Sexo e gênero: poder dizer-se como se sente

Buscamos o não-agito da noite. Na praça, somos fregueses de uma estação de exercícios. Outros corpos frequentam o lugar. Chama-nos a atenção meia dúzia de pessoas ao violão e canto piano. Não muitos outros corpos circulam.

Sempre há haitianos, poucos, mas costumam passar por lá. Comentamos seus sorrisos: branco vivo no preto retinto; seus bonsoir. Há senhoras e seus cachorros, levados a passear. E, vez por outra, há travestis.

Na última ida à praça, havia um corpo alto, forte, bonito. Os ombros se destacavam pelo largo que eram, o que dizia homem. O mais dele se dizia mulher. Os cabelos, o andar construído como feminino, as vestes feitas de delicadeza.

O corpo nascido macho não venceu o desejo de ser fêmea. Estava de vestido, desses airosos que revelam sensualidade. O detalhe das etiquetas de feminilidade estava numa alça caída. Era a minúcia provocante que anunciava o feminino.

Sua carta de identidade legal diria sexo masculino; seria difícil mudar a condição de nascimento e amarração formal. O Supremo Tribunal Federal, contudo, nesse dia, ressignificara a relação do ser de um sexo com o sentir-se de outro.
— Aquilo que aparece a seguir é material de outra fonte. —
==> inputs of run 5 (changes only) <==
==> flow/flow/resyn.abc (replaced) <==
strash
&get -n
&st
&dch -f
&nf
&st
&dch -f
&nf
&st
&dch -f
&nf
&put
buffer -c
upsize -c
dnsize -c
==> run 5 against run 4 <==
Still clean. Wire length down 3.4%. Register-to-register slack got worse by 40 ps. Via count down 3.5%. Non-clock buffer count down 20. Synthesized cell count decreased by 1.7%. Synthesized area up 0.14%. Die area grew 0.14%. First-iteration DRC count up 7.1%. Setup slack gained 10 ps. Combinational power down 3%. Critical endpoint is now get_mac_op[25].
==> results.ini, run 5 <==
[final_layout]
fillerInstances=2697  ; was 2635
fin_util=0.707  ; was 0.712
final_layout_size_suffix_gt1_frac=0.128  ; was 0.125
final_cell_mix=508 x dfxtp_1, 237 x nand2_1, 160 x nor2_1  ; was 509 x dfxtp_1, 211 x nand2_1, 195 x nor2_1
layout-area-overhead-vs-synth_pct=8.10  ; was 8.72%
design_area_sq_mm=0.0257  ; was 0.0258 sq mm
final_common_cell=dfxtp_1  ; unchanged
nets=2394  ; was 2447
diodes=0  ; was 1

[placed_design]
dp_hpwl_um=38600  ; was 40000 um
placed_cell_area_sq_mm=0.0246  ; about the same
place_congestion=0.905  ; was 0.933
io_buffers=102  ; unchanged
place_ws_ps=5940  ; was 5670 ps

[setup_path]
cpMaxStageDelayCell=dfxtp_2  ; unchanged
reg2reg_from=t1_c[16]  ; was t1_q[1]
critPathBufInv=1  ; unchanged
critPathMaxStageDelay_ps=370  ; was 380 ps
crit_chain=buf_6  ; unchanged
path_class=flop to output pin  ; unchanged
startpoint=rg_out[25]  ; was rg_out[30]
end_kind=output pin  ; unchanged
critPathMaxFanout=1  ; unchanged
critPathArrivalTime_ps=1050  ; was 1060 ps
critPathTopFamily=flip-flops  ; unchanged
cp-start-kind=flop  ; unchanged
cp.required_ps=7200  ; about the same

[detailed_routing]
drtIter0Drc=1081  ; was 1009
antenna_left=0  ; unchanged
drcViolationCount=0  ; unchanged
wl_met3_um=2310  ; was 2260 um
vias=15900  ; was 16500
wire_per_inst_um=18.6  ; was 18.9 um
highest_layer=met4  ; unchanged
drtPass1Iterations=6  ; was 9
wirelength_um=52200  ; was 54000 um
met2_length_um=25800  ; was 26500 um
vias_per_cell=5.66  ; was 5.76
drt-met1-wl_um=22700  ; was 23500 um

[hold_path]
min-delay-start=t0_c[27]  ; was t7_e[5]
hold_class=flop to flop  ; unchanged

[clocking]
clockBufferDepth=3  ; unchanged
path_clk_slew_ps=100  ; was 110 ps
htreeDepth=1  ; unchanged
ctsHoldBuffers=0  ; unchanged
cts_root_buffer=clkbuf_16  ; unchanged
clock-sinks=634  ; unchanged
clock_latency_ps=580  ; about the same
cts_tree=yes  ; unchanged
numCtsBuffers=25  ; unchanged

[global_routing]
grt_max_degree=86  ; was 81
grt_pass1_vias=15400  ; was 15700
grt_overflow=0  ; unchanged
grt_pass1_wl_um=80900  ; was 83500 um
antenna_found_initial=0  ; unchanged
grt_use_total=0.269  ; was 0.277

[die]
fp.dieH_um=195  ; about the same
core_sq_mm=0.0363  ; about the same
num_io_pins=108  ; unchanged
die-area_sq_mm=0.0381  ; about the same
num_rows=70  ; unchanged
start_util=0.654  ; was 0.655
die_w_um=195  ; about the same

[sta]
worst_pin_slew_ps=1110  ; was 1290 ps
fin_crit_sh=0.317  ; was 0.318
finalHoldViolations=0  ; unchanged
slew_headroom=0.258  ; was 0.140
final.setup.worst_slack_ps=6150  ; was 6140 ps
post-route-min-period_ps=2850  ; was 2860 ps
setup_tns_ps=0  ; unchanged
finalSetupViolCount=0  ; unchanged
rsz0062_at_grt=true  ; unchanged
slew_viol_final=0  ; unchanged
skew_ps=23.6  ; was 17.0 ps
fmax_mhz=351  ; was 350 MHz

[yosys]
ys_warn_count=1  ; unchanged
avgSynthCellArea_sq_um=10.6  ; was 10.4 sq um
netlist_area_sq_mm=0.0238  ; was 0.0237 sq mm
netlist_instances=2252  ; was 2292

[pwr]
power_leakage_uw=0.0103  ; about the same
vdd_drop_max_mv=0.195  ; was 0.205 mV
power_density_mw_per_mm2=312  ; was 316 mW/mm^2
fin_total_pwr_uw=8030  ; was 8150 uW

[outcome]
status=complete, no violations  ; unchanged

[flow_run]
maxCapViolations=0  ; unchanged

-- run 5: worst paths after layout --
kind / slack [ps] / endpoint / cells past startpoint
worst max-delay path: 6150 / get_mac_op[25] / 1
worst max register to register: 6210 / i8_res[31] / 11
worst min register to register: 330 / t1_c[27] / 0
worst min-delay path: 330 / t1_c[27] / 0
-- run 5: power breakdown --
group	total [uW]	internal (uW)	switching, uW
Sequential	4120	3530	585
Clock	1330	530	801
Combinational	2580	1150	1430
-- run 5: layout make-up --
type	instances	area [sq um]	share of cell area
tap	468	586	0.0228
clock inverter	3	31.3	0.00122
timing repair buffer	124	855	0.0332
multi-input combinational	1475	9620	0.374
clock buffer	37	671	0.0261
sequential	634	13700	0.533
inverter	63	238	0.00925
A natureza selecionou os humanos como corpos machos ou fêmeas. Os encontros com o mundo inscrevem nos corpos uma história. As histórias pessoais produzem na biologia uma condição de gênero: sentir-se homem ou mulher.
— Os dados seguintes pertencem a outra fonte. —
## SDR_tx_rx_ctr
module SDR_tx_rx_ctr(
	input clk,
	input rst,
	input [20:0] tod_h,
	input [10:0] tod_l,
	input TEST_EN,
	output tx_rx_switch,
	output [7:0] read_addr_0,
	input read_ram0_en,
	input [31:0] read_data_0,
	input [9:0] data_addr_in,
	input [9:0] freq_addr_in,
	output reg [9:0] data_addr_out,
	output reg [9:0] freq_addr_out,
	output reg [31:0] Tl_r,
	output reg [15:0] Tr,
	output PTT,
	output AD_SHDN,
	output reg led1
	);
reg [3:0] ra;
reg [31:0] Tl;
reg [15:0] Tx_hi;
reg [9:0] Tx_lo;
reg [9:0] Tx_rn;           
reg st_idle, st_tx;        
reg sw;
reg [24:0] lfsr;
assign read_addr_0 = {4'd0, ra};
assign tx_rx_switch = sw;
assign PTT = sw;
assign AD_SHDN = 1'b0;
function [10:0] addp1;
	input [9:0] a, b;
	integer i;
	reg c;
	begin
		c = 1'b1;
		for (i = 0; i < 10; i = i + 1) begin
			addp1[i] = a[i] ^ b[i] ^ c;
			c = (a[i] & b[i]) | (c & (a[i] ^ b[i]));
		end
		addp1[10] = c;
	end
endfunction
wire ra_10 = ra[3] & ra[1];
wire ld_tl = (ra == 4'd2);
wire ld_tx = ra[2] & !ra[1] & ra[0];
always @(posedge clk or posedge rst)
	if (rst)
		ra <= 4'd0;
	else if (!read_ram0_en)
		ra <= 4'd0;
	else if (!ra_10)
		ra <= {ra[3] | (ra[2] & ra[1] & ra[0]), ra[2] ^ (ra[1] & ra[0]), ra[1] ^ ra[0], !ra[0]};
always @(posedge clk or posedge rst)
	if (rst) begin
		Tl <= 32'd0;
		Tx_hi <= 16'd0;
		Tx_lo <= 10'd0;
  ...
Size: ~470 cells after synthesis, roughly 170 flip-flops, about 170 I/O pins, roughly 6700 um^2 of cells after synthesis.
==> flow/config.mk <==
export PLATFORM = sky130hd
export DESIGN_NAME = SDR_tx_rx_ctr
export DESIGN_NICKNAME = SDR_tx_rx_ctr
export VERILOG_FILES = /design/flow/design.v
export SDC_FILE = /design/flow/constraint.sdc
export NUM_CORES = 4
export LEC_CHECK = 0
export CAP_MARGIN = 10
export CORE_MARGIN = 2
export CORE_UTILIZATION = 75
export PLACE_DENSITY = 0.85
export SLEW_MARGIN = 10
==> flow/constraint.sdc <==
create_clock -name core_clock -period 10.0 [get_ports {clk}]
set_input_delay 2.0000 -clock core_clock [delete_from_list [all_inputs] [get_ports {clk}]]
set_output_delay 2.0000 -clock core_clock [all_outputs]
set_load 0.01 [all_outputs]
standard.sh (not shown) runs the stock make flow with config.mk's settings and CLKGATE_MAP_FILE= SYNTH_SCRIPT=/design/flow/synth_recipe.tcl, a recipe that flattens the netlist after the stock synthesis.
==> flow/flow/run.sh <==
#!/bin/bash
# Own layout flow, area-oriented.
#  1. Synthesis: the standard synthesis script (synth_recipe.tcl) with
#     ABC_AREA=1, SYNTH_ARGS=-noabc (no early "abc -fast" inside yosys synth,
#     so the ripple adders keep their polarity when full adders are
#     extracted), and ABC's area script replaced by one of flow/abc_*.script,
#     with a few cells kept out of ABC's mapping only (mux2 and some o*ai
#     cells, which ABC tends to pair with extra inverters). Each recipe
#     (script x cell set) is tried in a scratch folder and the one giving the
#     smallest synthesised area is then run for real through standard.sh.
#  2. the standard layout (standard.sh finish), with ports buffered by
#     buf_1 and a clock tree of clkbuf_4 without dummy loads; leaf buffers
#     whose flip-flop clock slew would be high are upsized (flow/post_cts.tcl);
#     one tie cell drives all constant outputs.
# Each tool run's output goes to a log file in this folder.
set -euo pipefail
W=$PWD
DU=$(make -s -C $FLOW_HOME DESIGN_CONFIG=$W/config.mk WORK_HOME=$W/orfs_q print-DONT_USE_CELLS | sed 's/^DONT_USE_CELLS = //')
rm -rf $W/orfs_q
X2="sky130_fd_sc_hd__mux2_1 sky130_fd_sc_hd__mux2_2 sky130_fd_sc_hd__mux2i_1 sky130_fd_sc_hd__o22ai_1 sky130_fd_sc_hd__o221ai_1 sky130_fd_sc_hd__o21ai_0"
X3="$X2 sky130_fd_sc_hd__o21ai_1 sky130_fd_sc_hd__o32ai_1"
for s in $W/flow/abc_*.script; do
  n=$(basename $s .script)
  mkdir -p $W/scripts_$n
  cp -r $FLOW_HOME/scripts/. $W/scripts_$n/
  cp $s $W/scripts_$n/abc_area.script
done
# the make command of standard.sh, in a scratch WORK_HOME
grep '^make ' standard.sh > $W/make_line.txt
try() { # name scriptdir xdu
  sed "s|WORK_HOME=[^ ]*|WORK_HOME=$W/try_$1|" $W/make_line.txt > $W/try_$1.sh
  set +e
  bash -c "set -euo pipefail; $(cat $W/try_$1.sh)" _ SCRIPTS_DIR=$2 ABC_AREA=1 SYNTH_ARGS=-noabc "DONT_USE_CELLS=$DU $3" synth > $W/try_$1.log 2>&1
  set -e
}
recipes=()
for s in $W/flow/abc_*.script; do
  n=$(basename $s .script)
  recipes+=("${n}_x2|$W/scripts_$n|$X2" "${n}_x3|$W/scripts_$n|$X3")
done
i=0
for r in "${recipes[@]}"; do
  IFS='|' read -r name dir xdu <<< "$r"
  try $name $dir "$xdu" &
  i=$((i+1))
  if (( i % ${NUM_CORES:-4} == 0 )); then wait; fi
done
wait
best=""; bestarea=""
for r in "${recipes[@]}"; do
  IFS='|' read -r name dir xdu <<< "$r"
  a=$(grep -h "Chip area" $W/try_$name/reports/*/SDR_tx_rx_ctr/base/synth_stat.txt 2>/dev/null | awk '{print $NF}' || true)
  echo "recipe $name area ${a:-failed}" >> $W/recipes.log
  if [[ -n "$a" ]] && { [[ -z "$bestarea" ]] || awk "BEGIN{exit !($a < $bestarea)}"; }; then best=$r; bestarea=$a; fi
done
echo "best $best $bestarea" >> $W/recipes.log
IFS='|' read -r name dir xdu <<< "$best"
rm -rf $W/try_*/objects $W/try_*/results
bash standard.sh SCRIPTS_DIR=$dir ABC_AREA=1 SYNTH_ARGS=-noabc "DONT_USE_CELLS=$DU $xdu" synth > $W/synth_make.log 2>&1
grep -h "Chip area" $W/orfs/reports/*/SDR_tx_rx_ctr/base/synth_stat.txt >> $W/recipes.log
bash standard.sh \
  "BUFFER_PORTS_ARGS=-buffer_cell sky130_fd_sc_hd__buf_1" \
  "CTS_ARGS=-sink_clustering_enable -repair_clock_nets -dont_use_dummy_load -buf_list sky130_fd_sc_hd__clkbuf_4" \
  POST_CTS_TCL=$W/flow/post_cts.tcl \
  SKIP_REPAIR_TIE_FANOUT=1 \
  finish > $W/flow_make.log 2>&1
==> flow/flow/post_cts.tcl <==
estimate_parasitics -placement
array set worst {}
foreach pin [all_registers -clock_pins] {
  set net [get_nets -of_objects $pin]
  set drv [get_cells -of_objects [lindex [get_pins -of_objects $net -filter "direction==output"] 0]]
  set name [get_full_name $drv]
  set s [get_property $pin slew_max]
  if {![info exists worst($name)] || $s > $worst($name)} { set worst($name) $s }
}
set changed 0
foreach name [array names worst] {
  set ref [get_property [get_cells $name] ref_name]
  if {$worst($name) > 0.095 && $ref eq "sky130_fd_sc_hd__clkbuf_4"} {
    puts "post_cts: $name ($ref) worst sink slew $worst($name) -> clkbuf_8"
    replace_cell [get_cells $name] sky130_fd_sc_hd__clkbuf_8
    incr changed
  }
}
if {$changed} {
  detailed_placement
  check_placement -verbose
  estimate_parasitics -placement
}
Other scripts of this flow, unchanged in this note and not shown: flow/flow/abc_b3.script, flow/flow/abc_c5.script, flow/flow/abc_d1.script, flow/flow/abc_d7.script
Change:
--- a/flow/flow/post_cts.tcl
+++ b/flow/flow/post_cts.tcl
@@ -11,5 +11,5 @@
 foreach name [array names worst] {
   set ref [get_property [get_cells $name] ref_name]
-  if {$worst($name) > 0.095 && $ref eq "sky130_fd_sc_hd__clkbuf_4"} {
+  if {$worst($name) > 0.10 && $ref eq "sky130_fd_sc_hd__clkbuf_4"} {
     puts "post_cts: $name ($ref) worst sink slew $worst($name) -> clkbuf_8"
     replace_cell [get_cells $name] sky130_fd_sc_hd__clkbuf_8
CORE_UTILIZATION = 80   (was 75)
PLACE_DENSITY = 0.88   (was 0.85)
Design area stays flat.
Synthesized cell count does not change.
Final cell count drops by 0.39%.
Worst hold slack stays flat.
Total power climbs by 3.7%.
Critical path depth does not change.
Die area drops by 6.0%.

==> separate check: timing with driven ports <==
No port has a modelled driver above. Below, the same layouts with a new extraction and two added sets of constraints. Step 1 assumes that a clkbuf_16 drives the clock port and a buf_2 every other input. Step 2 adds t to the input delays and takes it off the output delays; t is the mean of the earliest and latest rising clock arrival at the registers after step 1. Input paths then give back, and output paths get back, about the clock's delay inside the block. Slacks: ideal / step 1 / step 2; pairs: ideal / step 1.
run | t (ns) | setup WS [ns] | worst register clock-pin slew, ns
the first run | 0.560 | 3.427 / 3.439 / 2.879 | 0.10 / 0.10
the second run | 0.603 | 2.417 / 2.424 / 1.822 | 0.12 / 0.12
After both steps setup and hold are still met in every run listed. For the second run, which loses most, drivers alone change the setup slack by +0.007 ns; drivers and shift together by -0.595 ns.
A condição sexual, entretanto, não tem sido a expressão de vontade dos corpos. A circunstância sexual sempre foi crivada pelo Estado, pela religião, pela medicina, pela psicologia. A condição sexual tem sido uma relação de poder.
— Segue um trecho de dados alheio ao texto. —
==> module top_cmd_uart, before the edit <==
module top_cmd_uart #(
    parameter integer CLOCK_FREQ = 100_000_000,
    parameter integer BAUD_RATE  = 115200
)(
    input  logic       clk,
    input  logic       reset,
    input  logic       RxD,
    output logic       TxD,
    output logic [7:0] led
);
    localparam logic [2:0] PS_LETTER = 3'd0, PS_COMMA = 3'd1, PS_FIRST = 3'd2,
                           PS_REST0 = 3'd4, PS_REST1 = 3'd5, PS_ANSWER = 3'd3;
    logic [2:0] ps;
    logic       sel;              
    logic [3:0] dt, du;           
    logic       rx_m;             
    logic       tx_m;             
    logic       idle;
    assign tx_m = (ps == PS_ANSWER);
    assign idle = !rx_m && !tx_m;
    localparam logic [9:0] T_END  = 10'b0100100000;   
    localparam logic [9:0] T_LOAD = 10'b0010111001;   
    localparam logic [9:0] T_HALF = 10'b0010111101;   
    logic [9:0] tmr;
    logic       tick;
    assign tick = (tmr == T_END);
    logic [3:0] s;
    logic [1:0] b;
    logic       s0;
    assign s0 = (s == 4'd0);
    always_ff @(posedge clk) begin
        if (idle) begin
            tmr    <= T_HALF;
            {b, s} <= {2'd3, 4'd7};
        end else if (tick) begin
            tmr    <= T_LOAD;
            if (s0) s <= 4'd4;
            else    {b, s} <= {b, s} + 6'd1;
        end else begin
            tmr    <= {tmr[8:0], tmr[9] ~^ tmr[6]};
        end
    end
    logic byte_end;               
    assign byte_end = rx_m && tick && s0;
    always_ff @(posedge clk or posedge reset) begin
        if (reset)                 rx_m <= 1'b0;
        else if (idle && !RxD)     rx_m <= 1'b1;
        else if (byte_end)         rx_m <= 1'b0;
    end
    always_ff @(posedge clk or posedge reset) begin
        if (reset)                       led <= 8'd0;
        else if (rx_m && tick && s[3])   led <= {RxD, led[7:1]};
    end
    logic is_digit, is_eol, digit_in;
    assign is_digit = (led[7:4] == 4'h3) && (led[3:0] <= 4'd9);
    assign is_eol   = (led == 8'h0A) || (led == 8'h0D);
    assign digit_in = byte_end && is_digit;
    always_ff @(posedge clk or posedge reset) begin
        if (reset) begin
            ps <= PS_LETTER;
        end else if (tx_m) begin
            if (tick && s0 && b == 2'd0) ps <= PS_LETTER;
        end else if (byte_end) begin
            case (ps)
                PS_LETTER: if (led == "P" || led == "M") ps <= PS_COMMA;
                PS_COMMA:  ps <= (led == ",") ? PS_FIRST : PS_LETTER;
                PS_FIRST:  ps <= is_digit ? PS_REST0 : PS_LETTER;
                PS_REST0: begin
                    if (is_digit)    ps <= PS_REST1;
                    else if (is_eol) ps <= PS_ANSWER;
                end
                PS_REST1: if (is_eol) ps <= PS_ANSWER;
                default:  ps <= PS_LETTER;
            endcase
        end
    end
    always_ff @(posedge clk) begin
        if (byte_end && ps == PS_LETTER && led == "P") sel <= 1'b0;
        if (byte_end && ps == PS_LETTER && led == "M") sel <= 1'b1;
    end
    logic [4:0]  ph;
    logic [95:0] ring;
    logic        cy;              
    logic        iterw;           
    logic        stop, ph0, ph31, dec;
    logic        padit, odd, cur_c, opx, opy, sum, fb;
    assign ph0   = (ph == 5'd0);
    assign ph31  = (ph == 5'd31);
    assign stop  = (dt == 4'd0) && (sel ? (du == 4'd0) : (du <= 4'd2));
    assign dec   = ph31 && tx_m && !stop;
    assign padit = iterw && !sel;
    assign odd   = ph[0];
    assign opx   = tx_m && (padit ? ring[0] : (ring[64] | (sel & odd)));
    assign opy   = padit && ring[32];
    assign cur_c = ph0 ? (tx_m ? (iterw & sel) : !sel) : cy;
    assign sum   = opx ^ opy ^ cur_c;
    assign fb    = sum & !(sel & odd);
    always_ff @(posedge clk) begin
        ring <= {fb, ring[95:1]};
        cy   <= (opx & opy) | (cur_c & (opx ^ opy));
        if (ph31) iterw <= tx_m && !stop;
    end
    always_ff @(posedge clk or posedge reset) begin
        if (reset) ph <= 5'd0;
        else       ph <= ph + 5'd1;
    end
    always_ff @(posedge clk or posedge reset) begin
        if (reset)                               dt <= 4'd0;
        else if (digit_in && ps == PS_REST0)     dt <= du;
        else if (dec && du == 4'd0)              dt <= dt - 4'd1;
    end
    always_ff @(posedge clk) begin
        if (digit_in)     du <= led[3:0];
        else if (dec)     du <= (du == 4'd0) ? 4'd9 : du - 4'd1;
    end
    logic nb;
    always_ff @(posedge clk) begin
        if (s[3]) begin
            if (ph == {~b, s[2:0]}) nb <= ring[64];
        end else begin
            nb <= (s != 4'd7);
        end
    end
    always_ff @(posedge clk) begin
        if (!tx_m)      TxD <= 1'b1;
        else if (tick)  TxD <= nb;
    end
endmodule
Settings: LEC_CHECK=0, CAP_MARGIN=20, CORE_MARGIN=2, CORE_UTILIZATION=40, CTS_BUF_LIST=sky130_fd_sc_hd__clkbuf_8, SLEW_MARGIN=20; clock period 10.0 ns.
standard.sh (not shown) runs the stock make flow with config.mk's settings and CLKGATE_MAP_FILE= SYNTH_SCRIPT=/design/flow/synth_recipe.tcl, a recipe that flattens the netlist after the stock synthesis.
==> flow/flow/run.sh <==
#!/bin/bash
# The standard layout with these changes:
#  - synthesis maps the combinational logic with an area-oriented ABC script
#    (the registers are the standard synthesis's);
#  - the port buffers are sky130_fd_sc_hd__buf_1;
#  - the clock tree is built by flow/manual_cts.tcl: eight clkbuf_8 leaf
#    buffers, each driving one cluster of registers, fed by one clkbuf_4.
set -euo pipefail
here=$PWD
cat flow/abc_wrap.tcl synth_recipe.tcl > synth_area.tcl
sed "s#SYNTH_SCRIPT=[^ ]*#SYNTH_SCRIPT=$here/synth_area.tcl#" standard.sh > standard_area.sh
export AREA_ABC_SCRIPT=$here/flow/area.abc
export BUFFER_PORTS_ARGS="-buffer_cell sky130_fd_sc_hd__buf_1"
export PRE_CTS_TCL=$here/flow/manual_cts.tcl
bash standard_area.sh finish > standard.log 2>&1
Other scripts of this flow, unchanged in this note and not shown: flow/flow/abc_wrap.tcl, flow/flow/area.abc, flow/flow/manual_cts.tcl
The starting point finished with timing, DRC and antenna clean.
O ideário liberal, na construção e garantias de franquias individuais, tem recebido, no Brasil, consubstanciação em sua forma nas decisões lúcidas do STF. O Supremo, vencendo costumes anacrônicos, tem empoderado o indivíduo.

Indivíduos promovem-se e se dignificam no que lhes distingue. Democracias que vão além das formalidades e se realizam no exercício da vida reconhecem peculiaridades. Peculiaridades dignificam o indivíduo diante da multidão.

A ministra Cármen Lúcia, presidente da Corte, arrematou os votos, mas estabeleceu balizas com o resgate de palavras de grande força moral: “Não se respeita a honra de alguém se não se respeita a imagem que [esse alguém] tem”.

Somos iguais, sim, na nossa dignidade, mas temos o direito de ser diferentes em nossa pluralidade e nossa forma de ser”. Honrar a individualidade é deferir apreço por escolhas, por mais estranhas que elas se nos pareçam.

O exercício das diferenças na forma de ser é uma questão de dignidade. Ninguém exercitará sua dignidade constitucional se não exercitar sua identidade. “A identidade de gênero não se prova”, lembrou o ministro Luís Roberto Barroso.

Para o ministro Marco Aurélio Mello, “é inaceitável no estado democrático de direito inviabilizar a alguém a escolha do caminho a ser percorrido, obstando-lhe o protagonismo pleno e feliz da própria jornada”.

“Realmente, não há espaço para dúvida quanto à importância do reconhecimento para a autoestima, para a autoconfiança, para a autorrealização e para a felicidade”, arguiu Ricardo Lewandowski, qualificando a imagem que se pode ter de si.

O ministro Luiz Fux destacou a “importância de adequar a identidade de gênero à busca pela felicidade”. A felicidade, esse desiderato humano ao qual a humanidade deve o cuidado de oferecer o menos que puder de empecilhos.

“O julgamento é um divisor de águas a ser celebrado. Até a ocorrência dele, víamos uma peregrinação burocrática de pessoas que desejam ver reconhecidos sua identidade de gênero e registro cível de sexo e nome.

[Agora] poderão exigir do Estado, sem preconceito ou violência institucional, o reconhecimento pleno da sua busca à felicidade”, resume Carlos Paz, defensor público-geral da União (Letícia Casado, FSP, 02mar18, editado).

O rol de estorvos que se opunha à autodeterminação de gênero – licença judicial, atestado médico e psicológico, intervenção cirúrgica –, essa ambulação indigna se vai e o indivíduo está livre para dizer-se legalmente como se sente.

Na praça, o corpo decidido por ser mulher. Levar-lhe a notícia do STF, informar-lhe da autorização legal. Bobagem nossa: o corpo já se autorizara. Tudo nele já era feminino, seus desejos antecipados ao Direito constituíram a decisão judicial.